With palaeoecology being a study of past ecology, we have to decide at what point the past becomes the present. Or do we? In the case of the study at Three Lakes, I decided that the present is just the most recent part of the long timeline, and since I am looking at the fossil pollen and spores in the sediment, and using these to determine the vegetation at the many different times over the past 16,000 years, the vegetation at Three Lakes now is just the latest in that line.

So we undertook a floral survey (Fig 1).

Fig 1 - Surveying the lake margin flora

Fig 1 - Surveying the lake margin flora

The first one was done in June, on midsummer’s day in fact. But because different plants flower, seed, live, and die at different times throughout the year, we will probably do a similar survey every month of the year. Added to which there are so many habitat types it just isn’t possible to cover the area without an army of people. A small army. More about the floral survey will be forthcoming later.

I am also taking monthly diatom samples for the same reason - diatom populations rise and fall at different times of the year, and to compare my samples of fossils, that represent what got left behind and preserved, I need a full representative sample from today.

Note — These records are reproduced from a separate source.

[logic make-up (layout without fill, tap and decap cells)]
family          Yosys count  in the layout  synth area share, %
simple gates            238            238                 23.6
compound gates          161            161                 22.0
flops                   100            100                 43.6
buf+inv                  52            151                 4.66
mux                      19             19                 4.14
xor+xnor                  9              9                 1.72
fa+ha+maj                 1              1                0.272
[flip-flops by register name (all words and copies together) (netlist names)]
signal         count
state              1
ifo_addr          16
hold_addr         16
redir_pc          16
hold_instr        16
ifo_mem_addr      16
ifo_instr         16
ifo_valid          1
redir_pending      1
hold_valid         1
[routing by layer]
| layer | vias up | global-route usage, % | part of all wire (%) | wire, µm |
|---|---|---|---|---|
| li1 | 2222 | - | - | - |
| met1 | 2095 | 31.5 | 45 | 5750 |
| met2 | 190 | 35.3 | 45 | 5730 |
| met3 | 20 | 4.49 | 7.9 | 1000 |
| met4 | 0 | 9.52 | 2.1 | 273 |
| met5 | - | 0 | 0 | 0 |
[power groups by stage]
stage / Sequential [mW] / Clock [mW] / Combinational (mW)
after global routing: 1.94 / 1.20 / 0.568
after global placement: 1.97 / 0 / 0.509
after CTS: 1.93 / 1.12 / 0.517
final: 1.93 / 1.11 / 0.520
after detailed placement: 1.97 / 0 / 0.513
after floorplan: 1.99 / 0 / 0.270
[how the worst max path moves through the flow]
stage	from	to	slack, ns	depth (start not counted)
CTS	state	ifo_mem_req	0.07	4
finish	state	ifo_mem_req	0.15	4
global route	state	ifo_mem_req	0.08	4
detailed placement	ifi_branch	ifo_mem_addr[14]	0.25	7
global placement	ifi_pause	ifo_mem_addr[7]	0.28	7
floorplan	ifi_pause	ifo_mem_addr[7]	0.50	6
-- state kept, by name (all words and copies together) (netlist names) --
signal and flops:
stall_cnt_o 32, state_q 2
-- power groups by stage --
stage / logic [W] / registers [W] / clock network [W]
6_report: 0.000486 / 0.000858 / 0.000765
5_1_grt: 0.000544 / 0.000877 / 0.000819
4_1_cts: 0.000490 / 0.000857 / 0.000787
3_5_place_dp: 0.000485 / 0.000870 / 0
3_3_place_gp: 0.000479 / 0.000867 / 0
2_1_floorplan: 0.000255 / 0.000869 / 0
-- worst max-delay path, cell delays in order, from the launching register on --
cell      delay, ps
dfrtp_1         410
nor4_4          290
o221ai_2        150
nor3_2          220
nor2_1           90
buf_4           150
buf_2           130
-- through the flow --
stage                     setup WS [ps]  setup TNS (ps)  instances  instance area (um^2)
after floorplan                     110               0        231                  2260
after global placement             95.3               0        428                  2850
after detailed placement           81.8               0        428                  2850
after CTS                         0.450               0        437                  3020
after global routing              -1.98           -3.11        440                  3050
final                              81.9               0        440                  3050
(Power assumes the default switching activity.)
File: config.mk
export PLATFORM = sky130hd
export DESIGN_NAME = tx_resp_buffer
export DESIGN_NICKNAME = d
export VERILOG_FILES = /design/src/rtl/tx_resp_buffer_pkg.sv /design/src/rtl/tx_resp_buffer_byte_fifo.sv /design/src/rtl/tx_resp_buffer.sv
export SDC_FILE = /design/constraint.sdc
export NUM_CORES = 1
export LEC_CHECK = 0
export CAP_MARGIN = 5
export CORE_MARGIN = 2
export CORE_UTILIZATION = 55
export DETAILED_ROUTE_END_ITERATION = 8
export GPL_TIMING_DRIVEN = 0
export PLACE_DENSITY_LB_ADDON = 0.1
export SETUP_SLACK_MARGIN = 0.5
export SYNTH_ARGS = -nofsm -noshare
export SYNTH_HDL_FRONTEND = slang
export SYNTH_SLANG_ARGS = --single-unit
File: constraint.sdc
create_clock -name clk -period 3.4 [get_ports clk]
set_input_delay 0.68 -clock clk [delete_from_list [all_inputs] [get_ports clk]]
set_output_delay 0.68 -clock clk [all_outputs]
set_load 0.005 [all_outputs]
File: src/rtl/tx_resp_buffer_pkg.sv
// Shared definitions for the TX response buffer slice.
//   WIDTH          : byte width carried to the UART
//   WIDTH_OUT_ALU  : width of an ALU result word (two bytes)
//   tx_state_t     : transmit FSM state encoding (also exported for debug)
package tx_resp_buffer_pkg;

  localparam int WIDTH         = 8;
  localparam int WIDTH_OUT_ALU = 16;

  typedef enum logic [1:0] {
    IDLE      = 2'd0,
    SEND      = 2'd1,
    WAIT_BUSY = 2'd2,
    WAIT_DONE = 2'd3
  } tx_state_t;

endpackage

File: src/rtl/tx_resp_buffer_byte_fifo.sv
// byte_fifo: byte FIFO with two write ports and one read port.
//   clk, reset_n       : clock, asynchronous active-low reset (pointers/count only)
//   wr0_en, wr0_data   : first byte of a push, written at the write pointer
//   wr1_en, wr1_data   : second byte of a push, written one slot after wr0;
//                        only meaningful together with wr0_en
//   rd_en              : pop the head byte (ignored when empty)
//   rd_data            : current head byte (combinational)
//   count              : bytes stored, registered
//   full               : registered, set when fewer than 2 slots are free
module byte_fifo
  import tx_resp_buffer_pkg::*;
#(
  parameter int DEPTH = 8
) (
  input  logic                       clk,
  input  logic                       reset_n,
  input  logic                       wr0_en,
  input  logic [WIDTH-1:0]           wr0_data,
  input  logic                       wr1_en,
  input  logic [WIDTH-1:0]           wr1_data,
  input  logic                       rd_en,
  output logic [WIDTH-1:0]           rd_data,
  output logic [$clog2(DEPTH):0]     count,
  output logic                       full
);

  localparam int AW = $clog2(DEPTH);
  localparam int CW = AW + 1;

  logic [WIDTH-1:0] mem [DEPTH];
  logic [AW-1:0]    wr_ptr;
  logic [AW-1:0]    rd_ptr;
  logic             rd_ok;
  logic [CW-1:0]    count_next;

  assign rd_ok      = rd_en && (count != '0);
  assign count_next = count + CW'(wr0_en) + CW'(wr1_en) - CW'(rd_ok);
  assign rd_data    = mem[rd_ptr];

  // Storage carries no reset; pointers wrap naturally because DEPTH is a power of 2.
  always_ff @(posedge clk) begin
    if (wr0_en) mem[wr_ptr] <= wr0_data;
    if (wr1_en) mem[wr_ptr + AW'(1)] <= wr1_data;
  end

  always_ff @(posedge clk or negedge reset_n) begin
    if (!reset_n) begin
      wr_ptr <= '0;
      rd_ptr <= '0;
      count  <= '0;
      full   <= 1'b0;
    end else begin
      wr_ptr <= wr_ptr + AW'(wr0_en) + AW'(wr1_en);
      rd_ptr <= rd_ptr + AW'(rd_ok);
      count  <= count_next;
      full   <= (count_next > CW'(DEPTH - 2));
    end
  end

endmodule

File: src/rtl/tx_resp_buffer.sv
// tx_resp_buffer: queues register-file bytes and ALU words and feeds them one
// byte at a time to a UART transmitter.
//   clk, reset_n                         : clock, asynchronous active-low reset
//   rf_rd_data_in / rf_rd_data_valid_in  : one-byte response push
//   alu_data_in / alu_data_valid_in      : two-byte push, low byte first
//   uart_tx_busy_in                      : UART busy (synchronous to clk)
//   clr_ovf_in                           : clears overflow_out
//   uart_tx_data_out / _valid_out        : byte and one-cycle send strobe
//   full_out, count_out                  : registered FIFO status
//   overflow_out                         : sticky dropped-push flag
//   state_out                            : transmit FSM state (debug)
//
// Strobe semantics: a *_valid_in high for one cycle offers its data in that
// cycle only; there is no ready. A push that cannot be taken whole is dropped
// and recorded in overflow_out. uart_tx_data_valid_out is likewise a one-cycle
// offer; acceptance is inferred from uart_tx_busy_in rising afterwards.
module tx_resp_buffer
  import tx_resp_buffer_pkg::*;
#(
  parameter int DEPTH        = 8,
  parameter int BUSY_TIMEOUT = 255
) (
  input  logic                     clk,
  input  logic                     reset_n,
  input  logic [WIDTH-1:0]         rf_rd_data_in,
  input  logic                     rf_rd_data_valid_in,
  input  logic [WIDTH_OUT_ALU-1:0] alu_data_in,
  input  logic                     alu_data_valid_in,
  input  logic                     uart_tx_busy_in,
  input  logic                     clr_ovf_in,
  output logic [WIDTH-1:0]         uart_tx_data_out,
  output logic                     uart_tx_data_valid_out,
  output logic                     full_out,
  output logic [$clog2(DEPTH):0]   count_out,
  output logic                     overflow_out,
  output tx_state_t                state_out
);

  localparam int CW = $clog2(DEPTH) + 1;
  localparam int TW = $clog2(BUSY_TIMEOUT + 1);

  tx_state_t        state;
  logic [TW-1:0]    busy_timer;
  logic [CW-1:0]    free_cnt;
  logic             alu_fit;
  logic             rf_fit;
  logic             alu_push;
  logic             rf_push;
  logic             ovf_event;
  logic             wr0_en;
  logic [WIDTH-1:0] wr0_data;
  logic [WIDTH-1:0] head;

  // Room is judged on the pre-pop count so a pop in the same cycle never
  // makes space for a push.
  assign free_cnt = CW'(DEPTH) - count_out;
  assign alu_fit  = (free_cnt >= CW'(2));
  assign rf_fit   = (free_cnt != '0);

  // ALU has priority; an RF byte arriving alongside it is always lost.
  assign alu_push  = alu_data_valid_in && alu_fit;
  assign rf_push   = rf_rd_data_valid_in && !alu_data_valid_in && rf_fit;
  assign ovf_event = (alu_data_valid_in && rf_rd_data_valid_in)
                   || (alu_data_valid_in && !alu_fit)
                   || (rf_rd_data_valid_in && !alu_data_valid_in && !rf_fit);

  assign wr0_en   = alu_push || rf_push;
  assign wr0_data = alu_push ? alu_data_in[WIDTH-1:0] : rf_rd_data_in;

  byte_fifo #(.DEPTH(DEPTH)) u_fifo (
    .clk      (clk),
    .reset_n  (reset_n),
    .wr0_en   (wr0_en),
    .wr0_data (wr0_data),
    .wr1_en   (alu_push),
    .wr1_data (alu_data_in[WIDTH_OUT_ALU-1:WIDTH]),
    .rd_en    (state == SEND),
    .rd_data  (head),
    .count    (count_out),
    .full     (full_out)
  );

  // Data and strobe are registered on the IDLE->SEND transition so they are
  // presented during the SEND cycle; the head cannot move before that pop.
  always_ff @(posedge clk or negedge reset_n) begin
    if (!reset_n) begin
      state                  <= IDLE;
      busy_timer             <= '0;
      uart_tx_data_out       <= '0;
      uart_tx_data_valid_out <= 1'b0;
    end else begin
      uart_tx_data_valid_out <= 1'b0;
      case (state)
        IDLE: begin
          if ((count_out != '0) && !uart_tx_busy_in) begin
            state                  <= SEND;
            uart_tx_data_out       <= head;
            uart_tx_data_valid_out <= 1'b1;
          end
        end
        SEND: begin
          state      <= WAIT_BUSY;
          busy_timer <= '0;
        end
        WAIT_BUSY: begin
          // No busy within BUSY_TIMEOUT cycles: treat the byte as lost.
          if (uart_tx_busy_in) begin
            state <= WAIT_DONE;
          end else if (busy_timer == TW'(BUSY_TIMEOUT - 1)) begin
            state <= IDLE;
          end else begin
            busy_timer <= busy_timer + TW'(1);
          end
        end
        WAIT_DONE: begin
          if (!uart_tx_busy_in) state <= IDLE;
        end
        default: state <= IDLE;
      endcase
    end
  end

  // A new drop in the same cycle as a clear keeps the flag set.
  always_ff @(posedge clk or negedge reset_n) begin
    if (!reset_n) begin
      overflow_out <= 1'b0;
    end else if (ovf_event) begin
      overflow_out <= 1'b1;
    end else if (clr_ovf_in) begin
      overflow_out <= 1'b0;
    end
  end

  assign state_out = state;

endmodule

==> impl_metrics.ini, run 1 <==
[cells_and_area]
drive_gt1_frac = 0.160
syn_to_final_growth_pct = 15.4
num_antenna_cells = 0
final_core_util = 0.645
nets = 597

[worst_setup_path]
path_cells = inv_4 -> ha_4 -> xor2_4 -> nor3b_4 -> a21oi_4 -> a31oi_4 -> inv_1 -> ha_1 -> a21o_1 -> fa_1 -> xnor2_1 -> nand2_1 -> o211ai_1
crit_start = u_fifo.count[1]
critical_path_class = flop to flop
critPathArrivalTime_ns = 3.14
path_buf_inv = 2
timing.rr.end = u_fifo.full
slowest_delay_ns = 0.46
start_kind = flop
r2r_slack_ns = 0.55
r2r_cells = 13
worst-path-max-fanout = 5
crit_path_top_delay_cell = dfrtp_2
r2r-start = u_fifo.count[1]
cpLargestDelayFamily = adder cells
cp-end-kind = flop
worstPathRequired_ns = 3.68

[placement]
portBuffers = 30
place_hpwl_mm = 9.58
gp_congestion = 0.880

[clock_network]
cts_htree_levels = 3
cts_made_buffers = 9
ctsHoldBuffers = 0
clkTransAtPathRegs_ns = 0.09
clock_latency_ns = 0.36
cts_tree = built
cts_root_buf = clkbuf_8
cts_sinks = 95
cts_buffer_depth = 2

[grt]
grt_overflow = 0
grt_usage = 0.282
grt_antenna_before_repair = 0
grt_pass1_wl_mm = 21.5
grt_max_degree = 32
grt_pass1_vias = 3878

[sta]
report.final.setup_viol = 0
finalHoldViolations = 0
rsz0062_at_grt = true
max_slew.worst_pin.slew_ns = 1.25
fin_skew_ns = 0.00629
fmax_ghz = 0.350
holdWs_ns = 0.368
post-route-min-period_ns = 2.85
slew_viol_final = 0
timing.final.crit_share = 0.840
slew_headroom = 0.158

[synthesis]
yosys_warnings = 0
synth_edf_count = 64
synthesis.nets = 552
syn-instance-count = 505
synth_area_leaders = edfxtp_1 36%, dfrtp_1 14%, nand2_1 10%
yosys-top-cells-count = 150 x nand2_1, 64 x edfxtp_1, 54 x a31oi_1
ys_types = 42
syn_area_per_cell_um2 = 10.7
synthFlopType = edfxtp_1
syn-cell-area_um2 = 5380
synth_top_area_frac = 0.357
async_reset_ff_frac = 0.326
yosysTopAreaCell = edfxtp_1
yosysMostFrequentCell = nand2_1
yosysSeqAreaShare = 0.501
synth.ff_latch_count = 95

[detailed_routing]
dr.pass1.iters = 6
drt_iter0_markers = 453
drtAntennaViolNets = 0
drt-wirelength-per-cell_um = 20.1
routed_wl_mm = 13.8
drc_errors = 0
vias = 4156
via_per_inst = 6.04

[floorplanning]
fp.dieW_um = 103
core_region_area_um2 = 9640
die_y_um = 103
ios = 47
initial_utilization = 0.558
die_area_um2 = 10600
rows = 36

[power]
peakVddDrop_mv = 0.966
p_per_area_nw_per_um2 = 1030
p_leak_uw = 0.00228

[run]
cap_violations = 0

[worst_hold_path]
hold_class = primary input to asynchronous set/reset pin

[run_status]
status = finished, final reports clean
-- cell families after synthesis --
family / Yosys count / synth area share
AO/OA/AOI/OAI: 99 / 0.131
XOR/XNOR: 11 / 0.0193
adder cells (fa/ha/maj): 17 / 0.0423
buffers and inverters: 48 / 0.0460
flip-flops: 95 / 0.501
multiplexers: 27 / 0.0874
AND/OR/NAND/NOR: 208 / 0.172
-- final cells by class --
cell class / count / area [um2]
fillers: 786 / 3430
flip-flops and latches: 95 / 2700
multi-input cells: 362 / 2600
repair buffers: 34 / 325
plain buffers: 32 / 188
well taps: 133 / 166
clock buffers: 12 / 145
inverters: 16 / 62.6
clock inverters: 4 / 30.0
-- worst max path at each step --
| stage | endpoint | slack (ns) | depth (start not counted) |
|---|---|---|---|
| 4_1_cts | u_fifo.full | 0.26 | 13 |
| 5_1_grt | u_fifo.full | 0.33 | 14 |
| 3_5_place_dp | u_fifo.full | 0.03 | 13 |
| 6_report | u_fifo.full | 0.55 | 13 |
| 2_1_floorplan | u_fifo.full | 0.50 | 13 |
| 3_3_place_gp | u_fifo.mem[6][2] | -0.05 | 7 |
-- cell usage in the layout (no fill, tap or decap), types with 3 or more instances in the layout --
| cell | netlist | final |
|---|---|---|
| or3_1 | 5 | 5 |
| mux4_2 | 16 | 16 |
| edfxtp_1 | 64 | 64 |
| o21ai_0 | 4 | 4 |
| a31oi_1 | 54 | 54 |
| nor2b_1 | 3 | 3 |
| nor2_4 | 7 | 7 |
| nand4_1 | 5 | 5 |
| nor2_1 | 21 | 21 |
| a21oi_1 | 14 | 14 |
| buf_1 | 17 | 17 |
| clkbuf_1 | 1 | 3 |
| nand3_1 | 6 | 6 |
| dfrtp_1 | 31 | 29 |
| buf_2 | 6 | 7 |
| inv_1 | 15 | 13 |
| o22ai_4 | 0 | 6 |
| xor2_1 | 4 | 3 |
| nor3_1 | 5 | 5 |
| nand2_1 | 150 | 150 |
| clkbuf_8 | 0 | 10 |
| clkdlybuf4s50_1 | 0 | 29 |
| xnor2_1 | 6 | 5 |
| buf_6 | 8 | 8 |
| a31oi_2 | 10 | 10 |
| ha_1 | 15 | 14 |
| buf_4 | 0 | 3 |
| mux2i_1 | 11 | 11 |
-- through the flow --
step / instance area (um2) / setup TNS (ns) / std cells / power (uW) / setup slack [ns]
finish: 6210 / 0 / 688 / 6430 / 0.545
global route: 6210 / 0 / 688 / 6860 / 0.333
CTS: 6140 / 0 / 685 / 6300 / 0.256
detailed placement: 5870 / 0 / 668 / 5490 / 0.0304
global placement: 5860 / -0.382 / 668 / 5350 / -0.0483
floorplan: 5390 / 0 / 505 / 4370 / 0.503
-- repair_timing --
| action | CTS | global route |
|---|---|---|
| pin swaps | 0 | 3 |
| setup endpoints to repair | 52 | 71 |
| setup buffers | 1 | 2 |
| gates resized for setup | 13 | 10 |
| hold endpoints to repair | 0 | 0 |
-- metal layers --
| layer | GRT usage | wire (um) |
|---|---|---|
| met5 | 0 | 0 |
| met1 | 0.396 | 5960 |
| met4 | 0.155 | 670 |
| met2 | 0.429 | 6330 |
| met3 | 0.0339 | 859 |
-- worst reg2reg max path, delay by kind of cell, from the launching register on --
family                     cells  cell delay [ns]
buffers and inverters          2             0.17
adders and majority gates      3             0.76
xor gates and xnor gates       2             0.37
DFF                            1             0.46
and+or+nand+nor                2             0.38
AOI/OAI and AO/OA              4             0.64
-- power by group --
group / switching [uW] / leakage (uW) / total [uW] / internal (uW)
combinational: 2210 / 0.00124 / 3620 / 1420
sequential: 226 / 0.000957 / 2110 / 1890
clock: 401 / 0.0000870 / 690 / 290
total: 2830 / 0.00228 / 6430 / 3590
-- sequential cells by signal, summed over array words and instances, names as in the netlist, 2 cells and up --
name and count:
busy_timer 8, u_fifo.wr_ptr 3, u_fifo.count 4, state_out 2, uart_tx_data_out 8, u_fifo.mem 64
u_fifo.rd_ptr 3
(Power assumes the default switching activity.)
==> run 2: changes to the inputs <==
==> constraint.sdc (replaced) <==
create_clock -name clk -period 2.8 [get_ports clk]
set_input_delay 0.56 -clock clk [delete_from_list [all_inputs] [get_ports clk]]
set_output_delay 0.56 -clock clk [all_outputs]
set_load 0.005 [all_outputs]
==> run 2 against run 1 <==
Routed wire length increased by 17%. Via count grew 12%. Sequential share of layout area down 4.7 points. Clock power grew 26%. Non-clock buffer count grew 38. Utilization up 7.9 points. Worst hold slack worse by 0.13 ns. Clock-buffer cell count down 3. Register-to-register slack got worse by 0.51 ns. Critical path type unchanged. Critical endpoint unchanged. Largest cell class is now multi-input gates.
==> impl_metrics.ini, run 2 (synthesis gave the netlist of run 1 again) <==
[cells_and_area]
mostFrequentLayoutCells = 145 x nand2_1, 64 x edfxtp_1, 39 x a31oi_1, 30 x dfrtp_1, 29 x clkdlybuf4s50_1
num_antenna_cells = 0
multi_input_area_um2 = 2870
reg.largest.list = u_fifo.mem: 64 flops, busy_timer: 8 flops, uart_tx_data_out: 8 flops
mostFrequentLayoutCell = nand2_1
syn_to_final_growth_pct = 29.5
fin_cells = 726
regArea_um2 = 2700
nets = 635
drive_gt1_frac = 0.288
top_register = u_fifo.mem
largest_register_ffs = 64
fill_cells = 663

[grt]
grt_pass1_wl_mm = 22.7
busiest_layer = met2
grt_max_degree = 32
grt_pass1_vias = 4234
grt_use_met3 = 0.0522
grt_use_met2 = 0.451
grt_usage = 0.296
grt_antenna_before_repair = 0
grt_overflow = 0
gr-usage-met1 = 0.404

[worst_setup_path]
slowest_delay_ns = 0.41
path_buf_inv = 2
start_kind = flop
path_cells = inv_2 -> ha_4 -> xor2_4 -> nor3b_4 -> a21oi_4 -> a31oi_4 -> inv_2 -> ha_4 -> a21o_1 -> fa_2 -> xnor2_2 -> nand2_1 -> o211ai_1
critical_path_class = flop to flop
worst-path-max-fanout = 4
cpLargestDelayFamily = adder cells
cp-end-kind = flop
critPathArrivalTime_ns = 3.05
crit_path_top_delay_cell = dfrtp_1
worstPathRequired_ns = 3.09

[placement]
portBuffers = 30
dp_cells = 668
place_hpwl_mm = 9.59
gp_congestion = 0.865

[sta]
report.final.setup_viol = 0
rsz0062_at_grt = true
post-route-min-period_ns = 2.76
finalHoldViolations = 0
fin_skew_ns = 0.0124
max_slew.worst_pin.slew_ns = 0.962
slew_viol_final = 0
fmax_ghz = 0.362
timing.final.crit_share = 0.986
slew_headroom = 0.356

[power]
p_per_area_nw_per_um2 = 1350
peakVddDrop_mv = 1.62
p_total_uw = 9400
p_leak_uw = 0.00257

[detailed_routing]
routed_wl_mm = 16.2
drt-wirelength-per-cell_um = 22.3
drtAntennaViolNets = 0
drc_errors = 0
drt_iter0_markers = 565
via_per_inst = 6.40
vias = 4646
dr.pass1.iters = 6

[floorplanning]
die_y_um = 103
initial_utilization = 0.558
core_region_area_um2 = 9640
die_area_um2 = 10600
ios = 47
rows = 36
fp.dieW_um = 103

[clock_network]
cts_root_buf = clkbuf_8
cts_made_buffers = 9
cts_htree_levels = 3
cts_sinks = 95
cts_tree = built
clkTransAtPathRegs_ns = 0.10
ctsHoldBuffers = 0
clock_latency_ns = 0.37
cts_buffer_depth = 2

[run]
cap_violations = 0

[worst_hold_path]
hold_class = primary input to asynchronous set/reset pin

[run_status]
status = finished, final reports clean
-- run 2: cell count changes in the layout (fill, tap and decap cells not counted), sizes merged --
cell | before | now
inv | 17 | 18
clkbuf | 14 | 10
buf | 35 | 74
clkinv | 2 | 4
-- run 2: layout make-up --
cell class              count  share of cell area
well taps                 133              0.0239
clock buffers               9              0.0178
multi-input cells         362               0.412
inverters                  16              0.0124
flip-flops and latches     95               0.387
repair buffers             72               0.111
clock inverters             7             0.00790
plain buffers              32              0.0284
-- run 2: metrics by stage --
step | area, um2 | setup TNS, ns | setup slack [ns] | utilization | hold WS (ns)
3_5_place_dp | 5900 | -15.01 | -0.395 | 0.613 | 0.500
3_3_place_gp | 5890 | -21.64 | -0.562 | 0.612 | 0.481
5_1_grt | 6970 | -0.0109 | -0.0109 | 0.723 | 0.301
6_report | 6970 | 0 | 0.0385 | 0.723 | 0.240
4_1_cts | 6580 | 0 | 0.174 | 0.683 | 0.261
2_1_floorplan | 5430 | 0 | 0.0874 | - | 0.264
-- run 2: final timing paths --
check                           slack [ns]          endpoint  cells after the start              from
worst max-delay path                  0.04       u_fifo.full                     13   u_fifo.count[0]
worst min-delay path                  0.24   u_fifo.count[3]                      1           reset_n
worst max register to register        0.04       u_fifo.full                     13   u_fifo.count[0]
worst min register to register        0.53  u_fifo.rd_ptr[1]                      1  u_fifo.rd_ptr[1]
max in group asynchronous             2.06   u_fifo.count[2]                      1           reset_n
min in group clk                      0.53  u_fifo.rd_ptr[1]                      1  u_fifo.rd_ptr[1]
-- run 2: repair_timing --
| action | 4_1_cts | 5_1_grt |
|---|---|---|
| endpoints found under the setup margin | 116 | 136 |
| endpoints found under the hold margin | 0 | 0 |
| buffers inserted | 26 | 16 |
| resized for setup | 34 | 52 |
| pin swaps | 16 | 6 |
-- run 2: worst register-to-register path, stage by stage (launching register included) --
cell	delay, ns
dfrtp_1	0.41
inv_2	0.12
ha_4	0.17
xor2_4	0.18
nor3b_4	0.28
a21oi_4	0.11
a31oi_4	0.18
inv_2	0.08
ha_4	0.16
a21o_1	0.17
fa_2	0.37
xnor2_2	0.18
nand2_1	0.08
o211ai_1	0.19
-- run 2: where the power goes --
group / leakage [uW] / switching, uW / internal [uW]
combinational: 0.00152 / 3350 / 2620
clock: 0.0000919 / 532 / 334
sequential: 0.000958 / 272 / 2280
total: 0.00257 / 4160 / 5240
-- run 2: routing by layer --
layer	share of wire	vias up
met3	0.10	107
met5	0	-
met4	0.059	0
met2	0.46	335
met1	0.37	2211
li1	-	1993
==> run 3: changes to the inputs <==
--- a/config.mk
+++ b/config.mk
@@ -6,8 +6,10 @@
 export NUM_CORES = 1
 export LEC_CHECK = 0
 export CAP_MARGIN = 5
+export CORE_ASPECT_RATIO = 0.5
 export CORE_MARGIN = 2
 export CORE_UTILIZATION = 55
+export CTS_CLUSTER_DIAMETER = 50
 export DETAILED_ROUTE_END_ITERATION = 8
 export GPL_TIMING_DRIVEN = 0
 export PLACE_DENSITY_LB_ADDON = 0.1
==> run 3 against run 2 <==
Utilization rose by 0.89 points. Global-route usage grew 1.6 points. Sequential power about the same. Combinational power is 4.3% lower. Die area increased by 0.45%. Fmax grew 3.1%. Non-clock buffer count shrank 3. First-iteration DRC count fell by 22%. Clock-buffer cell count up 2. Clock skew down 0.0019 ns. Critical path type unchanged. Critical endpoint unchanged. Largest cell class unchanged. Largest power group unchanged.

I was surprised, when I paddled in my canoe around to the south eastern wing of the lake, to find blobs of black slime floating like little black jelly icebergs, hanging down in the water. There was an accompanying petrol like sheen and a vile sulphurous smell (Fig 2). The water was warm to the touch following a very warm spring.

Fig 2 - Nasty stinky black effluent

Fig 2 - Nasty stinky black effluent

Under the microscope this black slime was not, as I had hoped, a diatom bloom, and all I found were a large number of large amoebae, between 50 and 800 microns across, which it seems are of the genus Pelomyxa (Fig 3) Also see here. Was it these amoebae causing some sort of anaerobic respiration? After contacting two experts in their fields, Wim van Egmond and Ferry Siemensma, both in Holland it seems that this phenomenon is not uncommon in freshwater lakes and ditches of the Netherlands. It was suggested by Ferry that a bloom of cyanobacteria (blue-green algae - but actually bacteria) on the bottom of the lake, amongst the low oxygen environment that Pelomyxa prefers, caused a generation of ?sulphurous? gas that caused rafts of sediment to float to the top; carrying poor oldPelomyxa with it.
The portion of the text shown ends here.